▶ **Exercise description**
Single out the lines of the material that contain "only" and copy them.

▶ **Materials provided**
[config.mk]
export PLATFORM = sky130hd
export DESIGN_NAME = fp16_exponent_align
export DESIGN_NICKNAME = d
export VERILOG_FILES = /design/src/rtl/fp16_exponent_align.sv
export SDC_FILE = /design/constraint.sdc
export NUM_CORES = 1
export LEC_CHECK = 0
export ABC_AREA = 1
export CORE_MARGIN = 3
export CORE_UTILIZATION = 45
export DETAILED_ROUTE_END_ITERATION = 16
export PLACE_DENSITY_LB_ADDON = 0.05
export SYNTH_ARGS = -nofsm -noshare
export SYNTH_HDL_FRONTEND = slang
export SYNTH_SLANG_ARGS = --single-unit
export TNS_END_PERCENT = 10
[constraint.sdc]
create_clock -name clk -period 5.2 [get_ports clk]
set_clock_uncertainty 0.05 [all_clocks]
set_input_delay 1.04 -clock clk [delete_from_list [all_inputs] [get_ports clk]]
set_output_delay 1.04 -clock clk [all_outputs]
set_load 0.01 [all_outputs]
[src/rtl/fp16_exponent_align.sv]
`default_nettype none
// ============================================================================
// Module   : fp16_exponent_align
// Purpose  : Exponent-compare and significand-alignment stage of the
//            half-precision adder/subtractor. Orders the operand pair by
//            magnitude and forms the exponent difference. It then shifts the
//            smaller significand right one bit per cycle, keeping
//            guard/round/sticky bits, for the significand adder downstream.
// Revision : 1.0 - initial release
// ----------------------------------------------------------------------------
// Ports
//   clk         in   1          rising-edge clock
//   rst_n       in   1          asynchronous, active-low reset
//   in_valid    in   1          operand pair valid
//   in_ready    out  1          block can accept (IDLE only)
//   a, b        in   1+E+M      operands {sign, exp, frac}
//   op_sub      in   1          1 = a-b, 0 = a+b
//   out_valid   out  1          aligned result valid (DONE only)
//   out_ready   in   1          downstream accepts
//   swap        out  1          b is the larger-magnitude operand
//   eff_sub     out  1          effective subtraction
//   sign_big    out  1          sign of the larger operand (after op_sub)
//   exp_big     out  E          effective exponent of the larger operand
//   mant_big    out  M+1        {hidden, frac} of the larger operand
//   mant_small  out  M+4        aligned {hidden, frac, G, R, S} of smaller
//   special     out  1          either exponent is all ones (Inf/NaN)
// ============================================================================
module fp16_exponent_align #(
    parameter int EXP_W = 5,
    parameter int MAN_W = 10
) (
    input  logic                   clk,
    input  logic                   rst_n,
    input  logic                   in_valid,
    output logic                   in_ready,
    input  logic [EXP_W+MAN_W:0]   a,
    input  logic [EXP_W+MAN_W:0]   b,
    input  logic                   op_sub,
    output logic                   out_valid,
    input  logic                   out_ready,
    output logic                   swap,
    output logic                   eff_sub,
    output logic                   sign_big,
    output logic [EXP_W-1:0]       exp_big,
    output logic [MAN_W:0]         mant_big,
    output logic [MAN_W+3:0]       mant_small,
    output logic                   special
);

    // ------------------------------------------------------------------
    // Constants
    // ------------------------------------------------------------------
    localparam int                 c_op_w     = 1 + EXP_W + MAN_W;
    localparam int                 c_vec_w    = MAN_W + 4;
    localparam int                 c_key_w    = EXP_W + 1 + MAN_W;
    // Shifts of this size or more push every bit into sticky.
    localparam logic [EXP_W-1:0]   c_collapse = EXP_W'(c_vec_w);
    localparam logic [EXP_W-1:0]   c_exp_one  = EXP_W'(1);
    localparam logic [EXP_W-1:0]   c_exp_max  = {EXP_W{1'b1}};

    typedef enum logic [1:0] {
        S_IDLE    = 2'd0,
        S_COMPARE = 2'd1,
        S_SHIFT   = 2'd2,
        S_DONE    = 2'd3
    } state_t;

    // ------------------------------------------------------------------
    // State
    // ------------------------------------------------------------------
    state_t               state_q,     state_d;
    logic                 in_ready_q,  in_ready_d;
    logic                 out_valid_q, out_valid_d;
    logic [c_op_w-1:0]    a_q,         a_d;
    logic [c_op_w-1:0]    b_q,         b_d;
    logic                 op_sub_q,    op_sub_d;
    logic [EXP_W-1:0]     cnt_q,       cnt_d;
    logic [c_vec_w-1:0]   vec_q,       vec_d;
    logic                 swap_q,      swap_d;
    logic                 eff_sub_q,   eff_sub_d;
    logic                 sign_big_q,  sign_big_d;
    logic [EXP_W-1:0]     exp_big_q,   exp_big_d;
    logic [MAN_W:0]       mant_big_q,  mant_big_d;
    logic                 special_q,   special_d;

    // ------------------------------------------------------------------
    // Operand unpack (from the captured operands)
    // ------------------------------------------------------------------
    logic                 w_sign_a,    w_sign_b;
    logic [EXP_W-1:0]     w_exp_a,     w_exp_b;
    logic [MAN_W-1:0]     w_frac_a,    w_frac_b;
    logic                 w_hid_a,     w_hid_b;
    logic [EXP_W-1:0]     w_eexp_a,    w_eexp_b;
    logic [c_key_w-1:0]   w_key_a,     w_key_b;

    assign w_sign_a = a_q[c_op_w-1];
    assign w_sign_b = b_q[c_op_w-1];
    assign w_exp_a  = a_q[MAN_W +: EXP_W];
    assign w_exp_b  = b_q[MAN_W +: EXP_W];
    assign w_frac_a = a_q[MAN_W-1:0];
    assign w_frac_b = b_q[MAN_W-1:0];

    // Subnormals have no hidden one and use exponent 1.
    assign w_hid_a  = (w_exp_a != '0);
    assign w_hid_b  = (w_exp_b != '0);
    assign w_eexp_a = w_hid_a ? w_exp_a : c_exp_one;
    assign w_eexp_b = w_hid_b ? w_exp_b : c_exp_one;

    assign w_key_a  = {w_eexp_a, w_hid_a, w_frac_a};
    assign w_key_b  = {w_eexp_b, w_hid_b, w_frac_b};

    // ------------------------------------------------------------------
    // Compare, exponent difference and initial alignment vector
    // ------------------------------------------------------------------
    logic                 w_b_big;
    logic [EXP_W-1:0]     w_exp_big,   w_exp_small;
    logic                 w_hid_big,   w_hid_small;
    logic [MAN_W-1:0]     w_frac_big,  w_frac_small;
    logic [EXP_W-1:0]     w_diff;
    logic                 w_collapse;
    logic [c_vec_w-1:0]   w_vec_raw;
    logic [c_vec_w-1:0]   w_vec_init;
    logic [EXP_W-1:0]     w_cnt_init;
    logic [c_vec_w-1:0]   w_vec_shift;

    // Equal magnitudes keep a as the big operand.
    assign w_b_big      = (w_key_b > w_key_a);

    assign w_exp_big    = w_b_big ? w_eexp_b : w_eexp_a;
    assign w_exp_small  = w_b_big ? w_eexp_a : w_eexp_b;
    assign w_hid_big    = w_b_big ? w_hid_b  : w_hid_a;
    assign w_hid_small  = w_b_big ? w_hid_a  : w_hid_b;
    assign w_frac_big   = w_b_big ? w_frac_b : w_frac_a;
    assign w_frac_small = w_b_big ? w_frac_a : w_frac_b;

    // Two's-complement subtract; never negative because of the ordering.
    assign w_diff       = w_exp_big + ~w_exp_small + c_exp_one;
    assign w_collapse   = (w_diff >= c_collapse);

    assign w_vec_raw    = {w_hid_small, w_frac_small, 3'b000};
    assign w_vec_init   = w_collapse ? {{(c_vec_w-1){1'b0}}, |w_vec_raw}
                                     : w_vec_raw;
    assign w_cnt_init   = w_collapse ? '0 : w_diff;

    // One-bit right shift; the bit leaving position 1 folds into sticky.
    assign w_vec_shift  = {1'b0, vec_q[c_vec_w-1:2], vec_q[1] | vec_q[0]};

    // ------------------------------------------------------------------
    // Next-state logic
    // ------------------------------------------------------------------
    always_comb begin
        state_d    = state_q;
        a_d        = a_q;
        b_d        = b_q;
        op_sub_d   = op_sub_q;
        cnt_d      = cnt_q;
        vec_d      = vec_q;
        swap_d     = swap_q;
        eff_sub_d  = eff_sub_q;
        sign_big_d = sign_big_q;
        exp_big_d  = exp_big_q;
        mant_big_d = mant_big_q;
        special_d  = special_q;

        unique case (state_q)
            S_IDLE: begin
                if (in_valid) begin
                    a_d      = a;
                    b_d      = b;
                    op_sub_d = op_sub;
                    state_d  = S_COMPARE;
                end
            end

            S_COMPARE: begin
                swap_d     = w_b_big;
                eff_sub_d  = w_sign_a ^ w_sign_b ^ op_sub_q;
                // The subtrahend's sign flips when it is the big operand.
                sign_big_d = w_b_big ? (w_sign_b ^ op_sub_q) : w_sign_a;
                exp_big_d  = w_exp_big;
                mant_big_d = {w_hid_big, w_frac_big};
                special_d  = (w_exp_a == c_exp_max) || (w_exp_b == c_exp_max);
                vec_d      = w_vec_init;
                cnt_d      = w_cnt_init;
                state_d    = (w_cnt_init == '0) ? S_DONE : S_SHIFT;
            end

            S_SHIFT: begin
                vec_d = w_vec_shift;
                cnt_d = cnt_q - c_exp_one;
                if (cnt_q == c_exp_one) begin
                    state_d = S_DONE;
                end
            end

            S_DONE: begin
                // Handshake returns to IDLE only; acceptance waits a cycle.
                if (out_ready) begin
                    state_d = S_IDLE;
                end
            end

            default: begin
                state_d = S_IDLE;
            end
        endcase

        // Handshake flags are registered copies of the next state.
        in_ready_d  = (state_d == S_IDLE);
        out_valid_d = (state_d == S_DONE);
    end

    // ------------------------------------------------------------------
    // Registers
    // ------------------------------------------------------------------
    always_ff @(posedge clk or negedge rst_n) begin
        if (!rst_n) begin
            state_q     <= S_IDLE;
            in_ready_q  <= 1'b1;
            out_valid_q <= 1'b0;
            a_q         <= '0;
            b_q         <= '0;
            op_sub_q    <= 1'b0;
            cnt_q       <= '0;
            vec_q       <= '0;
            swap_q      <= 1'b0;
            eff_sub_q   <= 1'b0;
            sign_big_q  <= 1'b0;
            exp_big_q   <= '0;
            mant_big_q  <= '0;
            special_q   <= 1'b0;
        end else begin
            state_q     <= state_d;
            in_ready_q  <= in_ready_d;
            out_valid_q <= out_valid_d;
            a_q         <= a_d;
            b_q         <= b_d;
            op_sub_q    <= op_sub_d;
            cnt_q       <= cnt_d;
            vec_q       <= vec_d;
            swap_q      <= swap_d;
            eff_sub_q   <= eff_sub_d;
            sign_big_q  <= sign_big_d;
            exp_big_q   <= exp_big_d;
            mant_big_q  <= mant_big_d;
            special_q   <= special_d;
        end
    end

    // ------------------------------------------------------------------
    // Outputs
    // ------------------------------------------------------------------
    assign in_ready   = in_ready_q;
    assign out_valid  = out_valid_q;
    assign swap       = swap_q;
    assign eff_sub    = eff_sub_q;
    assign sign_big   = sign_big_q;
    assign exp_big    = exp_big_q;
    assign mant_big   = mant_big_q;
    assign mant_small = vec_q;
    assign special    = special_q;

endmodule
`default_nettype wire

▶ **Result of this task**
//   in_ready    out  1          block can accept (IDLE only)
//   out_valid   out  1          aligned result valid (DONE only)
                // Handshake returns to IDLE only; acceptance waits a cycle.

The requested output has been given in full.